Le ministre de l’intérieur a annoncé jeudi après-midi, que l'employé malien de l'hypermarché casher qui a aidé des clients à se dissimuler dans la chambre froide pendant la prise d'otage, cours de Vincennes à Paris, sera naturalisé français mardi

Bernard Cazeneuve, qui a salué "un acte de bravoure", présidera - en son honneur - une cérémonie d'accueil dans la citoyenneté française le 20 janvier.

En France depuis 2006, Lassana Bathily, 24 ans, avait déposé en juillet 2014 une demande de naturalisation. Il avait failli être expulsé en 2009 et avait reussi à rester dans l'héxagone grâce à RSF.

Lassana Bathily, avait emmené un groupe de personnes, comprenant un nourrisson, qui se trouvaient à l'Hyper Cacher, via un escalier pour parvenir à une chambre froide. Après avoir éteint le congélateur, il les avait cachés à l'intérier avant de proposer de s'enfuir par un monte-charge. Personne n'a voulu le suivre. Il s'échappe donc seul, et donne les plans du magasin et les clefs, pour aider les policiers à préparer l'assaut.

Mobilisation pour Lassana

Des associations et dizaines de milliers d'internautes avaient réclamé la naturalisation, ainsi que la Légion d'honneur, pour l'employé malien qui avait caché des otages dans la chambre froide de l'épicerie casher attaquée vendredi par Amedy Coulibaly.La mobilisation la plus significative est venue du CRAN, le Conseil représentatif des associations noires de France, qui a lancé une pétition sur le site change.org, près de 300.000 signatures jeudi.

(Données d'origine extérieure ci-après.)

This design comes from an exercise in tuning for small area on the open sky130 flow, not from production work. Function was checked by simulation only, so behaviour that the tests miss may differ from the original. Power is estimated from default activity; no workload was simulated.

==> design.v <==
module pkdec_conv (
    input  wire         clk,
    input  wire         rst,         
    input  wire         in_valid,
    input  wire         in_op,       
    input  wire [127:0] in_a,        
    input  wire [63:0]  in_gb,       
    input  wire [2:0]   in_rm,       
    output wire         out_valid,
    output wire [127:0] out_d,       
    output wire         out_vx,      
    output wire         out_xx       
);
    function [11:0] dpd_decode;
        input [9:0] b;
        reg p, q, r, s, t, u, v, w, x, y;
        reg big2, big1, big0, h1, l1, h0, l0;
        begin
            {p, q, r, s, t, u, v, w, x, y} = b;
            big2 = v & ((w & ~x) | (w & x & (~s | t)));
            big1 = v & ((~w & x) | (w & x & (s | ~t)));
            big0 = v & ((~w & ~x) | (w & x & (s | t)));
            h1 = (v & w & x) ? p : s;
            l1 = (v & w & x) ? q : t;
            h0 = ~v ? w : (w ? p : s);
            l0 = ~v ? x : (w ? q : t);
            dpd_decode = {big2, p & ~big2, q & ~big2, r,
                          big1, h1 & ~big1, l1 & ~big1, u,
                          big0, h0 & ~big0, l0 & ~big0, y};
        end
    endfunction
    function [9:0] dpd_encode;
        input [11:0] bcd;
        reg a, b, c, d, e, f, g, h, i, j, k, m;
        begin
            {a, b, c, d} = bcd[11:8];
            {e, f, g, h} = bcd[7:4];
            {i, j, k, m} = bcd[3:0];
            case ({a, e, i})
                3'b000: dpd_encode = {b, c, d, f, g, h, 1'b0, j, k, m};
                3'b001: dpd_encode = {b, c, d, f, g, h, 1'b1, 1'b0, 1'b0, m};
                3'b010: dpd_encode = {b, c, d, j, k, h, 1'b1, 1'b0, 1'b1, m};
                3'b011: dpd_encode = {b, c, d, 1'b1, 1'b0, h, 1'b1, 1'b1, 1'b1, m};
                3'b100: dpd_encode = {j, k, d, f, g, h, 1'b1, 1'b1, 1'b0, m};
                3'b101: dpd_encode = {f, g, d, 1'b0, 1'b1, h, 1'b1, 1'b1, 1'b1, m};
                3'b110: dpd_encode = {j, k, d, 1'b0, 1'b0, h, 1'b1, 1'b1, 1'b1, m};
                default: dpd_encode = {1'b0, 1'b0, d, 1'b1, 1'b1, h, 1'b1, 1'b1, 1'b1, m};
            endcase
        end
    endfunction
    integer i_s, i_r;
    wire        g_hi_ok = (&in_gb[63:13]) | ~(|in_gb[63:13]);
    wire [14:0] t       = {in_gb[13], in_gb[13:0]} + 15'd6176;
    wire        gb_ok   = g_hi_ok & ~t[14] & ~(t[13] & t[12]);
    wire [13:0] bexp_s  = t[13:0];
    wire [4:0]  cf      = in_a[126:122];
    wire        d_spec  = &cf[4:1];
    wire        d_big   = cf[4] & cf[3];
    wire [1:0]  d_ehi   = d_big ? cf[2:1] : cf[4:3];
    wire [3:0]  d_msd   = d_big ? {3'b100, cf[0]} : {1'b0, cf[2:0]};
    wire [13:0] d_bexp  = {d_ehi, in_a[121:110]};
    wire signed [15:0] dif = $signed({2'b00, bexp_s}) - $signed({2'b00, d_bexp});
    reg  [6:0]  s_cl;
    always @* begin
        if (dif < -16'sd31)     s_cl = 7'd0;
        else if (dif > 16'sd35) s_cl = 7'd66;
        else                    s_cl = dif[6:0] + 7'd31;
    end
    wire        d_inv   = d_spec | ~gb_ok;
    wire [6:0]  s_code  = d_inv ? 7'd127 : s_cl;
    reg  [1:0]  rmc;
    always @* begin
        case (in_rm)
            3'd0:    rmc = 2'd0;
            3'd2:    rmc = in_a[127] ? 2'd1 : 2'd2;
            3'd3:    rmc = in_a[127] ? 2'd2 : 2'd1;
            3'd4:    rmc = 2'd3;
            default: rmc = 2'd1;
        endcase
    end
    wire [3:0]  nib     = in_a[3:0];
    wire        s_neg   = (nib == 4'hB) || (nib == 4'hD);
    reg         s_bad;
    reg  [99:0] s_dec;
    always @* begin
        s_bad = (nib < 4'hA) || !gb_ok;
        for (i_s = 1; i_s < 32; i_s = i_s + 1)
            if (in_a[i_s*4 +: 4] > 4'd9) s_bad = 1'b1;
        for (i_s = 0; i_s < 10; i_s = i_s + 1)
            s_dec[i_s*10 +: 10] = dpd_encode(in_a[4 + i_s*12 +: 12]);
    end
    wire [3:0]  s_top   = {in_a[127], in_a[127] ? 2'b00 : in_a[126:125], in_a[124]};
    wire [123:0] p0;
    assign p0[0] = in_op ? s_dec[1] : in_a[0];
    assign p0[1] = in_op ? s_dec[2] : in_a[1];
    assign p0[2] = in_op ? s_dec[3] : in_a[2];
    assign p0[3] = in_op ? s_dec[5] : in_a[3];
    assign p0[4] = in_a[4];
    assign p0[5] = in_op ? s_dec[6] : in_a[5];
    assign p0[6] = in_op ? s_dec[8] : in_a[6];
    assign p0[7] = in_op ? s_dec[9] : in_a[7];
    assign p0[8] = in_a[8];
    assign p0[9] = in_op ? s_dec[11] : in_a[9];
    assign p0[10] = in_op ? s_dec[12] : in_a[10];
    assign p0[11] = in_op ? s_dec[13] : in_a[11];
    assign p0[12] = in_a[12];
    assign p0[13] = in_op ? s_dec[15] : in_a[13];
    assign p0[14] = in_op ? s_dec[16] : in_a[14];
    assign p0[15] = in_op ? s_dec[18] : in_a[15];
    assign p0[16] = in_a[16];
    assign p0[17] = in_op ? s_dec[19] : in_a[17];
    assign p0[18] = in_op ? s_dec[21] : in_a[18];
    assign p0[19] = in_op ? s_dec[22] : in_a[19];
    assign p0[20] = in_a[20];
    assign p0[21] = in_op ? s_dec[23] : in_a[21];
    assign p0[22] = in_op ? s_dec[25] : in_a[22];
    assign p0[23] = in_op ? s_dec[26] : in_a[23];
    assign p0[24] = in_a[24];
    assign p0[25] = in_op ? s_dec[28] : in_a[25];
    assign p0[26] = in_op ? s_dec[29] : in_a[26];
    assign p0[27] = in_op ? s_dec[31] : in_a[27];
    assign p0[28] = in_a[28];
    assign p0[29] = in_op ? s_dec[32] : in_a[29];
    assign p0[30] = in_op ? s_dec[33] : in_a[30];
    assign p0[31] = in_op ? s_dec[35] : in_a[31];
    assign p0[32] = in_a[32];
    assign p0[33] = in_op ? s_dec[36] : in_a[33];
    assign p0[34] = in_op ? s_dec[38] : in_a[34];
    assign p0[35] = in_op ? s_dec[39] : in_a[35];
    assign p0[36] = in_a[36];
    assign p0[37] = in_op ? s_dec[41] : in_a[37];
    assign p0[38] = in_op ? s_dec[42] : in_a[38];
    assign p0[39] = in_op ? s_dec[43] : in_a[39];
    assign p0[40] = in_a[40];
    assign p0[41] = in_op ? s_dec[45] : in_a[41];
    assign p0[42] = in_op ? s_dec[46] : in_a[42];
    assign p0[43] = in_op ? s_dec[48] : in_a[43];
    assign p0[44] = in_a[44];
    assign p0[45] = in_op ? s_dec[49] : in_a[45];
    assign p0[46] = in_op ? s_dec[51] : in_a[46];
    assign p0[47] = in_op ? s_dec[52] : in_a[47];
    assign p0[48] = in_a[48];
    assign p0[49] = in_op ? s_dec[53] : in_a[49];
    assign p0[50] = in_op ? s_dec[55] : in_a[50];
    assign p0[51] = in_op ? s_dec[56] : in_a[51];
    assign p0[52] = in_a[52];
    assign p0[53] = in_op ? s_dec[58] : in_a[53];
    assign p0[54] = in_op ? s_dec[59] : in_a[54];
    assign p0[55] = in_op ? s_dec[61] : in_a[55];
    assign p0[56] = in_a[56];
    assign p0[57] = in_op ? s_dec[62] : in_a[57];
    assign p0[58] = in_op ? s_dec[63] : in_a[58];
    assign p0[59] = in_op ? s_dec[65] : in_a[59];
    assign p0[60] = in_a[60];
    assign p0[61] = in_op ? s_dec[66] : in_a[61];
    assign p0[62] = in_op ? s_dec[68] : in_a[62];
    assign p0[63] = in_op ? s_dec[69] : in_a[63];
    assign p0[64] = in_a[64];
    assign p0[65] = in_op ? s_dec[71] : in_a[65];
    assign p0[66] = in_op ? s_dec[72] : in_a[66];
    assign p0[67] = in_op ? s_dec[73] : in_a[67];
    assign p0[68] = in_a[68];
    assign p0[69] = in_op ? s_dec[75] : in_a[69];
    assign p0[70] = in_op ? s_dec[76] : in_a[70];
    assign p0[71] = in_op ? s_dec[78] : in_a[71];
    assign p0[72] = in_a[72];
    assign p0[73] = in_op ? s_dec[79] : in_a[73];
    assign p0[74] = in_op ? s_dec[81] : in_a[74];
    assign p0[75] = in_op ? s_dec[82] : in_a[75];
    assign p0[76] = in_a[76];
    assign p0[77] = in_op ? s_dec[83] : in_a[77];
    assign p0[78] = in_op ? s_dec[85] : in_a[78];
    assign p0[79] = in_op ? s_dec[86] : in_a[79];
    assign p0[80] = in_a[80];
    assign p0[81] = in_op ? s_dec[88] : in_a[81];
    assign p0[82] = in_op ? s_dec[89] : in_a[82];
    assign p0[83] = in_op ? s_dec[90] : in_a[83];
    assign p0[84] = in_a[84];
    assign p0[85] = in_op ? s_dec[91] : in_a[85];
    assign p0[86] = in_op ? s_dec[92] : in_a[86];
    assign p0[87] = in_op ? s_dec[93] : in_a[87];
    assign p0[88] = in_a[88];
    assign p0[89] = in_op ? s_dec[94] : in_a[89];
    assign p0[90] = in_op ? s_dec[95] : in_a[90];
    assign p0[91] = in_op ? s_dec[96] : in_a[91];
    assign p0[92] = in_a[92];
    assign p0[93] = in_op ? s_dec[97] : in_a[93];
    assign p0[94] = in_op ? s_dec[98] : in_a[94];
    assign p0[95] = in_op ? s_dec[99] : in_a[95];
    assign p0[96] = in_a[96];
    assign p0[97] = in_op ? s_top[0] : in_a[97];
    assign p0[98] = in_op ? s_top[1] : in_a[98];
    assign p0[99] = in_op ? s_top[2] : in_a[99];
    assign p0[100] = in_a[100];
    assign p0[101] = in_op ? s_neg : in_a[101];
    assign p0[102] = in_op ? s_bad : in_a[102];
    assign p0[103] = in_op ? bexp_s[0] : in_a[103];
    assign p0[104] = in_a[104];
    assign p0[105] = in_op ? bexp_s[1] : in_a[105];
    assign p0[106] = in_op ? bexp_s[2] : in_a[106];
    assign p0[107] = in_op ? bexp_s[3] : in_a[107];
    assign p0[108] = in_a[108];
    assign p0[109] = in_op ? bexp_s[4] : in_a[109];
    assign p0[110] = in_op ? bexp_s[5] : d_msd[0];
    assign p0[111] = in_op ? bexp_s[6] : d_msd[1];
    assign p0[112] = in_op ? bexp_s[7] : d_msd[2];
    assign p0[113] = in_op ? bexp_s[8] : d_msd[3];
    assign p0[114] = in_op ? bexp_s[9] : s_code[0];
    assign p0[115] = in_op ? bexp_s[10] : s_code[1];
    assign p0[116] = in_op ? bexp_s[11] : s_code[2];
    assign p0[117] = in_op ? bexp_s[12] : s_code[3];
    assign p0[118] = in_op ? 1'b1 : s_code[4];
    assign p0[119] = in_op ? 1'b0 : s_code[5];
    assign p0[120] = in_op ? 1'b1 : s_code[6];
    assign p0[121] = in_op ? bexp_s[13] : rmc[0];
    assign p0[122] = in_op ? 1'b0 : rmc[1];
    assign p0[123] = in_a[127];
    reg          v1, v2, v3, v4, v5, v6;
    reg  [123:0] p1, p2, p3, p3b, p4;
    always @(posedge clk) begin
        if (rst) begin
            v1 <= 1'b0; v2 <= 1'b0; v3 <= 1'b0; v4 <= 1'b0; v5 <= 1'b0; v6 <= 1'b0;
        end else begin
            v1 <= in_valid; v2 <= v1; v3 <= v2; v4 <= v3; v5 <= v4; v6 <= v5;
        end
        p1 <= p0; p2 <= p1; p3 <= p2; p3b <= p3; p4 <= p3b;
    end
    wire         op4   = p4[120] & ~p4[119] & p4[118];
    wire         sign4 = p4[123];
    wire [1:0]   rmc4  = p4[122:121];
    wire [6:0]   s4    = p4[120:114];
    wire         inv4  = s4[6] & s4[5];
    wire         sbad4 = p4[102];
    wire [255:0] c4;              
    wire [33:0]  nz4;
    assign c4[255:136] = 120'd0;
    assign c4[135:132] = p4[113:110];
    genvar gd;
    generate for (gd = 0; gd < 11; gd = gd + 1) begin : g_dec
        assign c4[gd*12 +: 12] = dpd_decode(p4[gd*10 +: 10]);
    end
    for (gd = 0; gd < 34; gd = gd + 1) begin : g_nz
        assign nz4[gd] = |c4[gd*4 +: 4];
    end endgenerate
    wire [5:0]   rot   = {~s4[5], s4[4:0]};
    wire [5:0]   nrot  = ~rot;
    wire [255:0] l1  = ({256{rot[5]}} & {c4[127:0], c4[255:128]}) | ({256{nrot[5]}} & c4);
    wire [255:0] l2  = ({256{rot[4]}} & {l1[63:0],  l1[255:64]})  | ({256{nrot[4]}} & l1);
    wire [255:0] l3  = ({256{rot[3]}} & {l2[31:0],  l2[255:32]})  | ({256{nrot[3]}} & l2);
    wire [255:0] l4  = ({256{rot[2]}} & {l3[15:0],  l3[255:16]})  | ({256{nrot[2]}} & l3);
    wire [255:0] l5  = ({256{rot[1]}} & {l4[7:0],   l4[255:8]})   | ({256{nrot[1]}} & l4);
    wire [255:0] r4w = ({256{rot[0]}} & {l5[3:0],   l5[255:4]})   | ({256{nrot[0]}} & l5);
    wire [127:0] r4    = r4w[127:0];
    wire [3:0]   rdig  = r4[3:0];
    wire [127:0] th    = {128{1'b1}} << s4;       
    wire         lovf  = |(nz4 & th[33:0]);
    wire         stick = |(nz4 & ~th[65:32]);
    wire inexact = (rdig != 4'd0) || stick;
    reg  rup;
    always @* begin
        case (rmc4)
            2'd0:    rup = (rdig > 4'd5) || ((rdig == 4'd5) && (stick || r4[4]));
            2'd1:    rup = 1'b0;
            2'd2:    rup = inexact;
            default: rup = (rdig >= 4'd5);
        endcase
    end
    wire         d2s_sel  = ~op4 & ~inv4 & ~lovf;
    wire         d2s_selh = d2s_sel & ~(s4 > 7'd64);
    wire         s2d_sel  = op4 & ~sbad4;
    wire         nan_sel  = op4 & sbad4;
    wire [127:0] q4;
    assign q4[0] = (s2d_sel & p4[4]) | (d2s_sel & sign4);
    assign q4[1] = (s2d_sel & p4[0]);
    assign q4[2] = (s2d_sel & p4[1]) | ~op4;
    assign q4[3] = (s2d_sel & p4[2]) | ~op4;
    assign q4[4] = (s2d_sel & p4[8]) | (d2s_sel & r4[4]);
    assign q4[5] = (s2d_sel & p4[3]) | (d2s_sel & r4[5]);
    assign q4[6] = (s2d_sel & p4[5]) | (d2s_sel & r4[6]);
    assign q4[7] = (s2d_sel & p4[12]) | (d2s_sel & r4[7]);
    assign q4[8] = (s2d_sel & p4[6]) | (d2s_sel & r4[8]);
    assign q4[9] = (s2d_sel & p4[7]) | (d2s_sel & r4[9]);
    assign q4[10] = (s2d_sel & p4[16]) | (d2s_sel & r4[10]);
    assign q4[11] = (s2d_sel & p4[9]) | (d2s_sel & r4[11]);
    assign q4[12] = (s2d_sel & p4[10]) | (d2s_sel & r4[12]);
    assign q4[13] = (s2d_sel & p4[11]) | (d2s_sel & r4[13]);
    assign q4[14] = (s2d_sel & p4[20]) | (d2s_sel & r4[14]);
    assign q4[15] = (s2d_sel & p4[13]) | (d2s_sel & r4[15]);
    assign q4[16] = (s2d_sel & p4[14]) | (d2s_sel & r4[16]);
    assign q4[17] = (s2d_sel & p4[24]) | (d2s_sel & r4[17]);
    assign q4[18] = (s2d_sel & p4[15]) | (d2s_sel & r4[18]);
    assign q4[19] = (s2d_sel & p4[17]) | (d2s_sel & r4[19]);
    assign q4[20] = (s2d_sel & p4[28]) | (d2s_sel & r4[20]);
    assign q4[21] = (s2d_sel & p4[18]) | (d2s_sel & r4[21]);
    assign q4[22] = (s2d_sel & p4[19]) | (d2s_sel & r4[22]);
    assign q4[23] = (s2d_sel & p4[21]) | (d2s_sel & r4[23]);
    assign q4[24] = (s2d_sel & p4[32]) | (d2s_sel & r4[24]);
    assign q4[25] = (s2d_sel & p4[22]) | (d2s_sel & r4[25]);
    assign q4[26] = (s2d_sel & p4[23]) | (d2s_sel & r4[26]);
    assign q4[27] = (s2d_sel & p4[36]) | (d2s_sel & r4[27]);
    assign q4[28] = (s2d_sel & p4[25]) | (d2s_sel & r4[28]);
    assign q4[29] = (s2d_sel & p4[26]) | (d2s_sel & r4[29]);
    assign q4[30] = (s2d_sel & p4[40]) | (d2s_sel & r4[30]);
    assign q4[31] = (s2d_sel & p4[27]) | (d2s_sel & r4[31]);
    assign q4[32] = (s2d_sel & p4[29]) | (d2s_sel & r4[32]);
    assign q4[33] = (s2d_sel & p4[30]) | (d2s_sel & r4[33]);
    assign q4[34] = (s2d_sel & p4[44]) | (d2s_sel & r4[34]);
    assign q4[35] = (s2d_sel & p4[31]) | (d2s_sel & r4[35]);
    assign q4[36] = (s2d_sel & p4[33]) | (d2s_sel & r4[36]);
    assign q4[37] = (s2d_sel & p4[48]) | (d2s_sel & r4[37]);
    assign q4[38] = (s2d_sel & p4[34]) | (d2s_sel & r4[38]);
    assign q4[39] = (s2d_sel & p4[35]) | (d2s_sel & r4[39]);
    assign q4[40] = (s2d_sel & p4[52]) | (d2s_sel & r4[40]);
    assign q4[41] = (s2d_sel & p4[37]) | (d2s_sel & r4[41]);
    assign q4[42] = (s2d_sel & p4[38]) | (d2s_sel & r4[42]);
    assign q4[43] = (s2d_sel & p4[39]) | (d2s_sel & r4[43]);
    assign q4[44] = (s2d_sel & p4[56]) | (d2s_sel & r4[44]);
    assign q4[45] = (s2d_sel & p4[41]) | (d2s_sel & r4[45]);
    assign q4[46] = (s2d_sel & p4[42]) | (d2s_sel & r4[46]);
    assign q4[47] = (s2d_sel & p4[60]) | (d2s_sel & r4[47]);
    assign q4[48] = (s2d_sel & p4[43]) | (d2s_sel & r4[48]);
    assign q4[49] = (s2d_sel & p4[45]) | (d2s_sel & r4[49]);
    assign q4[50] = (s2d_sel & p4[64]) | (d2s_sel & r4[50]);
    assign q4[51] = (s2d_sel & p4[46]) | (d2s_sel & r4[51]);
    assign q4[52] = (s2d_sel & p4[47]) | (d2s_sel & r4[52]);
    assign q4[53] = (s2d_sel & p4[49]) | (d2s_sel & r4[53]);
    assign q4[54] = (s2d_sel & p4[68]) | (d2s_sel & r4[54]);
    assign q4[55] = (s2d_sel & p4[50]) | (d2s_sel & r4[55]);
    assign q4[56] = (s2d_sel & p4[51]) | (d2s_sel & r4[56]);
    assign q4[57] = (s2d_sel & p4[72]) | (d2s_sel & r4[57]);
    assign q4[58] = (s2d_sel & p4[53]) | (d2s_sel & r4[58]);
    assign q4[59] = (s2d_sel & p4[54]) | (d2s_sel & r4[59]);
    assign q4[60] = (s2d_sel & p4[76]) | (d2s_sel & r4[60]);
    assign q4[61] = (s2d_sel & p4[55]) | (d2s_sel & r4[61]);
    assign q4[62] = (s2d_sel & p4[57]) | (d2s_sel & r4[62]);
    assign q4[63] = (s2d_sel & p4[58]) | (d2s_sel & r4[63]);
    assign q4[64] = (s2d_sel & p4[80]) | (d2s_sel & r4[64]);
    assign q4[65] = (s2d_sel & p4[59]) | (d2s_sel & r4[65]);
    assign q4[66] = (s2d_sel & p4[61]) | (d2s_sel & r4[66]);
    assign q4[67] = (s2d_sel & p4[84]) | (d2s_sel & r4[67]);
    assign q4[68] = (s2d_sel & p4[62]) | (d2s_sel & r4[68]);
    assign q4[69] = (s2d_sel & p4[63]) | (d2s_sel & r4[69]);
    assign q4[70] = (s2d_sel & p4[88]) | (d2s_sel & r4[70]);
    assign q4[71] = (s2d_sel & p4[65]) | (d2s_sel & r4[71]);
    assign q4[72] = (s2d_sel & p4[66]) | (d2s_sel & r4[72]);
    assign q4[73] = (s2d_sel & p4[67]) | (d2s_sel & r4[73]);
    assign q4[74] = (s2d_sel & p4[92]) | (d2s_sel & r4[74]);
    assign q4[75] = (s2d_sel & p4[69]) | (d2s_sel & r4[75]);
    assign q4[76] = (s2d_sel & p4[70]) | (d2s_sel & r4[76]);
    assign q4[77] = (s2d_sel & p4[96]) | (d2s_sel & r4[77]);
    assign q4[78] = (s2d_sel & p4[71]) | (d2s_sel & r4[78]);
    assign q4[79] = (s2d_sel & p4[73]) | (d2s_sel & r4[79]);
    assign q4[80] = (s2d_sel & p4[100]) | (d2s_sel & r4[80]);
    assign q4[81] = (s2d_sel & p4[74]) | (d2s_sel & r4[81]);
    assign q4[82] = (s2d_sel & p4[75]) | (d2s_sel & r4[82]);
    assign q4[83] = (s2d_sel & p4[77]) | (d2s_sel & r4[83]);
    assign q4[84] = (s2d_sel & p4[104]) | (d2s_sel & r4[84]);
    assign q4[85] = (s2d_sel & p4[78]) | (d2s_sel & r4[85]);
    assign q4[86] = (s2d_sel & p4[79]) | (d2s_sel & r4[86]);
    assign q4[87] = (s2d_sel & p4[108]) | (d2s_sel & r4[87]);
    assign q4[88] = (s2d_sel & p4[81]) | (d2s_sel & r4[88]);
    assign q4[89] = (s2d_sel & p4[82]) | (d2s_sel & r4[89]);
    assign q4[90] = (s2d_sel & p4[83]) | (d2s_sel & r4[90]);
    assign q4[91] = (s2d_sel & p4[85]) | (d2s_sel & r4[91]);
    assign q4[92] = (s2d_sel & p4[86]) | (d2s_sel & r4[92]);
    assign q4[93] = (s2d_sel & p4[87]) | (d2s_sel & r4[93]);
    assign q4[94] = (s2d_sel & p4[89]) | (d2s_sel & r4[94]);
    assign q4[95] = (s2d_sel & p4[90]) | (d2s_sel & r4[95]);
    assign q4[96] = (s2d_sel & p4[91]) | (d2s_sel & r4[96]);
    assign q4[97] = (s2d_sel & p4[93]) | (d2s_sel & r4[97]);
    assign q4[98] = (s2d_sel & p4[94]) | (d2s_sel & r4[98]);
    assign q4[99] = (s2d_sel & p4[95]) | (d2s_sel & r4[99]);
    assign q4[100] = (s2d_sel & p4[97]) | (d2s_sel & r4[100]);
    assign q4[101] = (s2d_sel & p4[98]) | (d2s_sel & r4[101]);
    assign q4[102] = (s2d_sel & p4[99]) | (d2s_sel & r4[102]);
    assign q4[103] = (s2d_sel & p4[123]) | (d2s_sel & r4[103]);
    assign q4[104] = (d2s_sel & r4[104]);
    assign q4[105] = (d2s_sel & r4[105]);
    assign q4[106] = (d2s_sel & r4[106]);
    assign q4[107] = (d2s_sel & r4[107]);
    assign q4[108] = (d2s_sel & r4[108]);
    assign q4[109] = (d2s_sel & r4[109]);
    assign q4[110] = (s2d_sel & p4[103]) | (d2s_sel & r4[110]);
    assign q4[111] = (s2d_sel & p4[105]) | (d2s_sel & r4[111]);
    assign q4[112] = (s2d_sel & p4[106]) | (d2s_sel & r4[112]);
    assign q4[113] = (s2d_sel & p4[107]) | (d2s_sel & r4[113]);
    assign q4[114] = (s2d_sel & p4[109]) | (d2s_sel & r4[114]);
    assign q4[115] = (s2d_sel & p4[110]) | (d2s_sel & r4[115]);
    assign q4[116] = (s2d_sel & p4[111]) | (d2s_sel & r4[116]);
    assign q4[117] = (s2d_sel & p4[112]) | (d2s_sel & r4[117]);
    assign q4[118] = (s2d_sel & p4[113]) | (d2s_sel & r4[118]);
    assign q4[119] = (s2d_sel & p4[114]) | (d2s_sel & r4[119]);
    assign q4[120] = (s2d_sel & p4[115]) | (d2s_selh & r4[120]);
    assign q4[121] = (s2d_sel & p4[116]) | (d2s_selh & r4[121]);
    assign q4[122] = nan_sel | (d2s_selh & r4[122]);
    assign q4[123] = nan_sel | (d2s_selh & r4[123]);
    assign q4[124] = nan_sel | (d2s_selh & r4[124]);
    assign q4[125] = (s2d_sel & p4[117]) | nan_sel | (d2s_selh & r4[125]);
    assign q4[126] = (s2d_sel & p4[121]) | nan_sel | (d2s_selh & r4[126]);
    assign q4[127] = (s2d_sel & p4[101]) | (d2s_selh & r4[127]);
    reg          rup5, vx5, xx5;
    reg  [127:0] q5;
    always @(posedge clk) begin
        q5   <= q4;
        rup5 <= d2s_sel & rup;
        vx5  <= ~s2d_sel & ~d2s_sel;
        xx5  <= d2s_sel & inexact;
    end
    reg  [123:0] inc;
    reg          cy;
    reg  [3:0]   dg;
    always @* begin
        cy = rup5;
        for (i_r = 0; i_r < 31; i_r = i_r + 1) begin
            dg = q5[4 + i_r*4 +: 4];
            inc[i_r*4]     = dg[0] ^ cy;
            inc[i_r*4 + 1] = dg[1] ^ (cy & dg[0] & ~dg[3]);
            inc[i_r*4 + 2] = dg[2] ^ (cy & dg[0] & dg[1]);
            inc[i_r*4 + 3] = dg[3] ^ (cy & dg[0] & (dg[3] | (dg[1] & dg[2])));
            cy = cy & dg[3] & dg[0];
        end
    end
    assign out_valid = v6;
    assign out_d     = {inc, q5[3:1], q5[0] & ~cy};
    assign out_vx    = vx5 | cy;
    assign out_xx    = xx5 & ~cy;
endmodule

Selon Louis-Georges Tin, le président du Cran : "Des commerçants juifs ont offert un CDI à Lassana Bathily, lui, l'ancien sans-papier. C'est une belle leçon de vivre-ensemble".

Dimanche, le président François Hollande avait téléphoné à Lassana. Bathily pour le féliciter de son geste. Le Premier ministre israélien Benjamin Netanyahu avait lui aussi remercié Lassana Bathily, lors d'un discours en hébreu à la Grande synagogue de Paris.